The Half of Us, by Cardeno C.
Published: October 2014; 2nd Edition: October 13, 2015
Page Count: 206 pages
Genre: Gay (M/M) Romance
Rating: 2 out of 5
* I received an advanced copy of this novel in exchange for a fair and honest review. *
Short-tempered, arrogant heart surgeon Jason Garcia grew up wanting a close-knit family, but believes he ruined those dreams when he broke up his marriage. The benefit of divorce is having as much random sex as he wants, and it’s a benefit Jason is exploiting when he meets a sweet, shy man at a bar and convinces him to go home for a no-strings-attached night of fun.
Eight years living in Las Vegas hasn’t dimmed Abe Green’s optimism, earnestness, or desire to find the one.

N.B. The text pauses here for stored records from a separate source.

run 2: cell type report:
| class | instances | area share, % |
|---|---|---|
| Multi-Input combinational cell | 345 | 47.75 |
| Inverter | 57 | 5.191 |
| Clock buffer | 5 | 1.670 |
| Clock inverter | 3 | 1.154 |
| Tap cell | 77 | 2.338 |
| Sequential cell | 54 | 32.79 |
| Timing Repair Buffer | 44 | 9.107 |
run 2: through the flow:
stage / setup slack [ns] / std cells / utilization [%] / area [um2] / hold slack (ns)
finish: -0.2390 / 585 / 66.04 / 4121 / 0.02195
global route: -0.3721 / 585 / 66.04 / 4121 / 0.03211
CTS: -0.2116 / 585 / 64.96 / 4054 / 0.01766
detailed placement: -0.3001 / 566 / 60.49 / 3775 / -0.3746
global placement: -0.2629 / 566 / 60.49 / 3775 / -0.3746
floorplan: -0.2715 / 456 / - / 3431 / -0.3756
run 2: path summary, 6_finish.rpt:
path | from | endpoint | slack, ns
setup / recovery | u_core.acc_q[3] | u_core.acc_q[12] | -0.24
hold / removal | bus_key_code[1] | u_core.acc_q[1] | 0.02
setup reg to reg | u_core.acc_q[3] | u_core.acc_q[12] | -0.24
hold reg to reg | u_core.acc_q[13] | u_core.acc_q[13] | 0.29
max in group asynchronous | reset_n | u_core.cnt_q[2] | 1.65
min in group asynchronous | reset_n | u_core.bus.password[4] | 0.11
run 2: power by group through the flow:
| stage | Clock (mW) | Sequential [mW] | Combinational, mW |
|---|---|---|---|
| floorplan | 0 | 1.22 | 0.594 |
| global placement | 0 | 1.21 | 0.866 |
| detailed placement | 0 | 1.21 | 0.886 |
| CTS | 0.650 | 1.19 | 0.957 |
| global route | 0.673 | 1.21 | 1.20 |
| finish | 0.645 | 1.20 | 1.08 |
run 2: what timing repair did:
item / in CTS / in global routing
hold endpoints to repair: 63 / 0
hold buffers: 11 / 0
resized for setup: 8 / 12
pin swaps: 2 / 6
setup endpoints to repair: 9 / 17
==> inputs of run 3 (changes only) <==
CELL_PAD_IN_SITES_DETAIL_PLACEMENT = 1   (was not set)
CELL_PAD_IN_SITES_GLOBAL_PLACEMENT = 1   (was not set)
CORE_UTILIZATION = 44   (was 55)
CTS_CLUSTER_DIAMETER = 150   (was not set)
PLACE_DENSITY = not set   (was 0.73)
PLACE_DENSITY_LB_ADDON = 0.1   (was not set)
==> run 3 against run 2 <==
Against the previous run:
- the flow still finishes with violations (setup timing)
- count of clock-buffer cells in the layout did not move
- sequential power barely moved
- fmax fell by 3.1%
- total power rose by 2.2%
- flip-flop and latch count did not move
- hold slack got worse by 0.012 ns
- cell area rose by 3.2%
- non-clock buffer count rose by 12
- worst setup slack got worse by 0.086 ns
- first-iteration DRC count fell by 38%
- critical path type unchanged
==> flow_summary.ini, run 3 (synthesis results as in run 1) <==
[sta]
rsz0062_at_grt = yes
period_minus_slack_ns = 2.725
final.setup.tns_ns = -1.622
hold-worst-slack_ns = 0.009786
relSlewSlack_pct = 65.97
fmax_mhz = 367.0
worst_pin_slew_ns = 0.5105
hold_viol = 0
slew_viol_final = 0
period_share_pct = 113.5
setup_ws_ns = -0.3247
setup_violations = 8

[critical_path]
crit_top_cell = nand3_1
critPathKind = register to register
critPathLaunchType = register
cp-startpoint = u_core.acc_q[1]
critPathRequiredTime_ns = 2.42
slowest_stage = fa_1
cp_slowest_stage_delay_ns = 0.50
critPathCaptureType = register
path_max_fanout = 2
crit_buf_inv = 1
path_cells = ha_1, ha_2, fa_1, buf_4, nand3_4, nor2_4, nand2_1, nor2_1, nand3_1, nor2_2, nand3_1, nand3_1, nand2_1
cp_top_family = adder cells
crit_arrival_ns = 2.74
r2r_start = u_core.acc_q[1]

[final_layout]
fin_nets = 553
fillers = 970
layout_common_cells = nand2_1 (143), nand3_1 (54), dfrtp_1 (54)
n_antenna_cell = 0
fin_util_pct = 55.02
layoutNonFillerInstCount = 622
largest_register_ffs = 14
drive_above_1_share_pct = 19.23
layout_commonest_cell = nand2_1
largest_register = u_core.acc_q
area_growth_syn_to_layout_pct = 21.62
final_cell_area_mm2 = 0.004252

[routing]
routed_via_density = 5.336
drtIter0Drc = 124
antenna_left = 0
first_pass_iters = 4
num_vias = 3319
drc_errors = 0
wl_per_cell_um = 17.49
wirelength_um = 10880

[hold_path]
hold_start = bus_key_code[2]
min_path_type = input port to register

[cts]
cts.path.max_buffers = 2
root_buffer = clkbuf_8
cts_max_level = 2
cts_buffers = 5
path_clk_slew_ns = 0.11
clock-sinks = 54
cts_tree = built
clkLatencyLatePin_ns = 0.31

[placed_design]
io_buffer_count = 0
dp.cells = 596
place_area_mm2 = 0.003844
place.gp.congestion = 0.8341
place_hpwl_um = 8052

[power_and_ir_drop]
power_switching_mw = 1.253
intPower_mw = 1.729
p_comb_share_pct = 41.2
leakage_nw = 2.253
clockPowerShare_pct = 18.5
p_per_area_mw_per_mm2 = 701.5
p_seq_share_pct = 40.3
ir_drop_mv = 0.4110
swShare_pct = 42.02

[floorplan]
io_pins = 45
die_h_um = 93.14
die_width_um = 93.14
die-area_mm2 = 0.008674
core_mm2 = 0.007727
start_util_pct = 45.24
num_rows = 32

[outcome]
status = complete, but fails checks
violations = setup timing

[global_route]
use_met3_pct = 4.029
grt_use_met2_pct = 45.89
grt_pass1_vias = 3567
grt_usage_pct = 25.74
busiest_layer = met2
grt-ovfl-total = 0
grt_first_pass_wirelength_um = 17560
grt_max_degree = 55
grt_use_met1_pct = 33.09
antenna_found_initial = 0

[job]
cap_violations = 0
===== src/rtl/pipeline_hazard_ctrl_pkg.sv =====
// Shared definitions for the pipeline hazard controller:
//   - hz_state_e : sequencer states (IDLE / STALL / FLUSH)
//   - parameter defaults for flush and load-stall lengths
//   - REG_ZERO   : architectural x0, never a real dependency
package pipeline_hazard_ctrl_pkg;

  typedef enum logic [1:0] {
    HZ_IDLE  = 2'd0,
    HZ_STALL = 2'd1,
    HZ_FLUSH = 2'd2
  } hz_state_e;

  localparam int unsigned FLUSH_CYCLES_DEF      = 1;
  localparam int unsigned LOAD_STALL_CYCLES_DEF = 1;
  localparam logic [4:0]  REG_ZERO              = 5'd0;

endpackage


===== src/rtl/pipeline_hazard_ctrl_if.sv =====
// Signal bundle between the pipeline datapath and the hazard controller.
//   Datapath -> controller: branch_taken_mem, id_ex_mem_read, id_ex_rd,
//                           if_id_rs1/rs2, if_id_uses_rs1/rs2
//   Controller -> datapath: pc_write_en, if_id_write_en, if_id_flush,
//                           id_ex_flush, ex_mem_flush, busy,
//                           stall_cnt, flush_cnt
// master = datapath side, slave = controller side.
interface pipeline_hazard_ctrl_if #(
  parameter int unsigned CNT_W = 32
);
  logic             branch_taken_mem;
  logic             id_ex_mem_read;
  logic [4:0]       id_ex_rd;
  logic [4:0]       if_id_rs1;
  logic [4:0]       if_id_rs2;
  logic             if_id_uses_rs1;
  logic             if_id_uses_rs2;
  logic             pc_write_en;
  logic             if_id_write_en;
  logic             if_id_flush;
  logic             id_ex_flush;
  logic             ex_mem_flush;
  logic             busy;
  logic [CNT_W-1:0] stall_cnt;
  logic [CNT_W-1:0] flush_cnt;

  modport master (
    output branch_taken_mem, id_ex_mem_read, id_ex_rd, if_id_rs1, if_id_rs2,
           if_id_uses_rs1, if_id_uses_rs2,
    input  pc_write_en, if_id_write_en, if_id_flush, id_ex_flush, ex_mem_flush,
           busy, stall_cnt, flush_cnt
  );

  modport slave (
    input  branch_taken_mem, id_ex_mem_read, id_ex_rd, if_id_rs1, if_id_rs2,
           if_id_uses_rs1, if_id_uses_rs2,
    output pc_write_en, if_id_write_en, if_id_flush, id_ex_flush, ex_mem_flush,
           busy, stall_cnt, flush_cnt
  );
endinterface


===== src/rtl/pipeline_hazard_ctrl_load_use_detect.sv =====
// Combinational load-use hazard detector.
//   Inputs : ID/EX load flag and destination, IF/ID source registers and
//            their use flags.
//   Output : hazard - IF/ID reads a register the ID/EX load has not yet
//            produced (x0 never counts).
module load_use_detect
  import pipeline_hazard_ctrl_pkg::*;
(
  input  logic       id_ex_mem_read,
  input  logic [4:0] id_ex_rd,
  input  logic [4:0] if_id_rs1,
  input  logic [4:0] if_id_rs2,
  input  logic       if_id_uses_rs1,
  input  logic       if_id_uses_rs2,
  output logic       hazard
);

  always_comb begin
    hazard = id_ex_mem_read && (id_ex_rd != REG_ZERO) &&
             ((if_id_uses_rs1 && (if_id_rs1 == id_ex_rd)) ||
              (if_id_uses_rs2 && (if_id_rs2 == id_ex_rd)));
  end

endmodule


===== src/rtl/pipeline_hazard_ctrl.sv =====
// Central stall/flush sequencer for the 5-stage pipeline.
//   clk, reset : rising-edge clock, synchronous active-high reset
//   hz (slave) : hazard sources in, write enables / flushes / busy and
//                wrapping stall and flush performance counters out
// Control outputs are Mealy: a hazard or taken branch acts in the cycle it
// is seen. A taken branch outranks a load-use hazard except while already
// flushing, where both inputs come from wrong-path instructions.
module pipeline_hazard_ctrl
  import pipeline_hazard_ctrl_pkg::*;
#(
  parameter int unsigned FLUSH_CYCLES      = FLUSH_CYCLES_DEF,
  parameter int unsigned LOAD_STALL_CYCLES = LOAD_STALL_CYCLES_DEF,
  parameter int unsigned CNT_W             = 32
) (
  input  logic                   clk,
  input  logic                   reset,
  pipeline_hazard_ctrl_if.slave  hz
);

  localparam logic [3:0] FLUSH_LAST = 4'(FLUSH_CYCLES - 1);
  localparam logic [3:0] STALL_LAST = 4'(LOAD_STALL_CYCLES - 1);

  hz_state_e        state_q, state_d;
  logic [3:0]       cnt_q, cnt_d;
  logic [CNT_W-1:0] stall_cnt_q, stall_cnt_d;
  logic [CNT_W-1:0] flush_cnt_q, flush_cnt_d;

  logic hazard;
  logic pc_write_en, if_id_write_en, flush_all, id_ex_flush, busy;

  load_use_detect u_load_use_detect (
    .id_ex_mem_read (hz.id_ex_mem_read),
    .id_ex_rd       (hz.id_ex_rd),
    .if_id_rs1      (hz.if_id_rs1),
    .if_id_rs2      (hz.if_id_rs2),
    .if_id_uses_rs1 (hz.if_id_uses_rs1),
    .if_id_uses_rs2 (hz.if_id_uses_rs2),
    .hazard         (hazard)
  );

  always_comb begin
    state_d        = state_q;
    cnt_d          = cnt_q;
    stall_cnt_d    = stall_cnt_q;
    flush_cnt_d    = flush_cnt_q;
    pc_write_en    = 1'b1;
    if_id_write_en = 1'b1;
    flush_all      = 1'b0;
    id_ex_flush    = 1'b0;
    busy           = (state_q != HZ_IDLE);

    if (reset) begin
      // Flushing during reset clears every pipeline register.
      pc_write_en    = 1'b0;
      if_id_write_en = 1'b0;
      flush_all      = 1'b1;
      busy           = 1'b0;
    end else if (state_q == HZ_FLUSH) begin
      flush_all = 1'b1;
      if (cnt_q == FLUSH_LAST) begin
        state_d = HZ_IDLE;
        cnt_d   = '0;
      end else begin
        cnt_d = cnt_q + 4'd1;
      end
    end else if (hz.branch_taken_mem) begin
      // From IDLE or STALL: a taken branch aborts any stall in progress.
      flush_all   = 1'b1;
      flush_cnt_d = flush_cnt_q + CNT_W'(1);
      if (FLUSH_CYCLES > 1) begin
        state_d = HZ_FLUSH;
        cnt_d   = 4'd1;
      end else begin
        state_d = HZ_IDLE;
        cnt_d   = '0;
      end
    end else if (state_q == HZ_STALL) begin
      pc_write_en    = 1'b0;
      if_id_write_en = 1'b0;
      id_ex_flush    = 1'b1;
      stall_cnt_d    = stall_cnt_q + CNT_W'(1);
      if (cnt_q == STALL_LAST) begin
        state_d = HZ_IDLE;
        cnt_d   = '0;
      end else begin
        cnt_d = cnt_q + 4'd1;
      end
    end else if (hazard) begin
      pc_write_en    = 1'b0;
      if_id_write_en = 1'b0;
      id_ex_flush    = 1'b1;
      stall_cnt_d    = stall_cnt_q + CNT_W'(1);
      if (LOAD_STALL_CYCLES > 1) begin
        state_d = HZ_STALL;
        cnt_d   = 4'd1;
      end else begin
        state_d = HZ_IDLE;
        cnt_d   = '0;
      end
    end
  end

  always_ff @(posedge clk) begin
    if (reset) begin
      state_q     <= HZ_IDLE;
      cnt_q       <= '0;
      stall_cnt_q <= '0;
      flush_cnt_q <= '0;
    end else begin
      state_q     <= state_d;
      cnt_q       <= cnt_d;
      stall_cnt_q <= stall_cnt_d;
      flush_cnt_q <= flush_cnt_d;
    end
  end

  assign hz.pc_write_en    = pc_write_en;
  assign hz.if_id_write_en = if_id_write_en;
  assign hz.if_id_flush    = flush_all;
  assign hz.id_ex_flush    = flush_all | id_ex_flush;
  assign hz.ex_mem_flush   = flush_all;
  assign hz.busy           = busy;
  assign hz.stall_cnt      = stall_cnt_q;
  assign hz.flush_cnt      = flush_cnt_q;

endmodule


===== src/flat_wrapper.sv =====
// flat-port wrapper written by rule: the top's interface ports become plain ports
module pipeline_hazard_ctrl_flat import pipeline_hazard_ctrl_pkg::*;
#(
  parameter int unsigned FLUSH_CYCLES      = FLUSH_CYCLES_DEF,
  parameter int unsigned LOAD_STALL_CYCLES = LOAD_STALL_CYCLES_DEF,
  parameter int unsigned CNT_W             = 32
)
  (clk, reset, hz_branch_taken_mem, hz_id_ex_mem_read, hz_id_ex_rd, hz_if_id_rs1, hz_if_id_rs2, hz_if_id_uses_rs1, hz_if_id_uses_rs2, hz_pc_write_en, hz_if_id_write_en, hz_if_id_flush, hz_id_ex_flush, hz_ex_mem_flush, hz_busy, hz_stall_cnt, hz_flush_cnt);
  pipeline_hazard_ctrl_if #(.CNT_W(CNT_W)) hz_i ();
  input  logic clk;
  input  logic reset;
  input wire logic [$bits(hz_i.branch_taken_mem)-1:0] hz_branch_taken_mem;
  input wire logic [$bits(hz_i.id_ex_mem_read)-1:0] hz_id_ex_mem_read;
  input wire logic [$bits(hz_i.id_ex_rd)-1:0] hz_id_ex_rd;
  input wire logic [$bits(hz_i.if_id_rs1)-1:0] hz_if_id_rs1;
  input wire logic [$bits(hz_i.if_id_rs2)-1:0] hz_if_id_rs2;
  input wire logic [$bits(hz_i.if_id_uses_rs1)-1:0] hz_if_id_uses_rs1;
  input wire logic [$bits(hz_i.if_id_uses_rs2)-1:0] hz_if_id_uses_rs2;
  output wire logic [$bits(hz_i.pc_write_en)-1:0] hz_pc_write_en;
  output wire logic [$bits(hz_i.if_id_write_en)-1:0] hz_if_id_write_en;
  output wire logic [$bits(hz_i.if_id_flush)-1:0] hz_if_id_flush;
  output wire logic [$bits(hz_i.id_ex_flush)-1:0] hz_id_ex_flush;
  output wire logic [$bits(hz_i.ex_mem_flush)-1:0] hz_ex_mem_flush;
  output wire logic [$bits(hz_i.busy)-1:0] hz_busy;
  output wire logic [$bits(hz_i.stall_cnt)-1:0] hz_stall_cnt;
  output wire logic [$bits(hz_i.flush_cnt)-1:0] hz_flush_cnt;
  assign hz_i.branch_taken_mem = hz_branch_taken_mem;
  assign hz_i.id_ex_mem_read = hz_id_ex_mem_read;
  assign hz_i.id_ex_rd = hz_id_ex_rd;
  assign hz_i.if_id_rs1 = hz_if_id_rs1;
  assign hz_i.if_id_rs2 = hz_if_id_rs2;
  assign hz_i.if_id_uses_rs1 = hz_if_id_uses_rs1;
  assign hz_i.if_id_uses_rs2 = hz_if_id_uses_rs2;
  assign hz_pc_write_en = hz_i.pc_write_en;
  assign hz_if_id_write_en = hz_i.if_id_write_en;
  assign hz_if_id_flush = hz_i.if_id_flush;
  assign hz_id_ex_flush = hz_i.id_ex_flush;
  assign hz_ex_mem_flush = hz_i.ex_mem_flush;
  assign hz_busy = hz_i.busy;
  assign hz_stall_cnt = hz_i.stall_cnt;
  assign hz_flush_cnt = hz_i.flush_cnt;
  pipeline_hazard_ctrl #(.FLUSH_CYCLES(FLUSH_CYCLES), .LOAD_STALL_CYCLES(LOAD_STALL_CYCLES), .CNT_W(CNT_W)) u_core (.clk(clk), .reset(reset), .hz(hz_i));
endmodule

When a sexy man with lonely eyes propositions him, Abe decides to give himself a birthday present—one night of spontaneous fun with no thoughts of the future. But one night turns into two and then three, and Abe realizes his heart is involved.
For the first time, Abe feels safe enough with someone he respects and adores to let go of his inhibitions in the bedroom. If Jason can get past his own inhibitions and open his heart and his life to Abe, he might finally find the family he craves.
This is a re-release of Cardeno C.’s 2014 novel with the same title, but it was the first time that I’d read anything by this author. That said, I’d seen the author’s name multiple times in the genre, always with positive reviews, so I was looking forward to a novel about two men who manage to complete each other.
But I guess you can’t always get what you want, right?
I’m sorry, I just didn’t buy it. Any of it. The relationship, the characters, the way scenes were shown as montages instead of any actual detail… none of it. At 30%, I had to get up to get chocolate to keep me awake. At 46%, things finally started to pick up a bit, but the second half was less a downhill and more a sludge.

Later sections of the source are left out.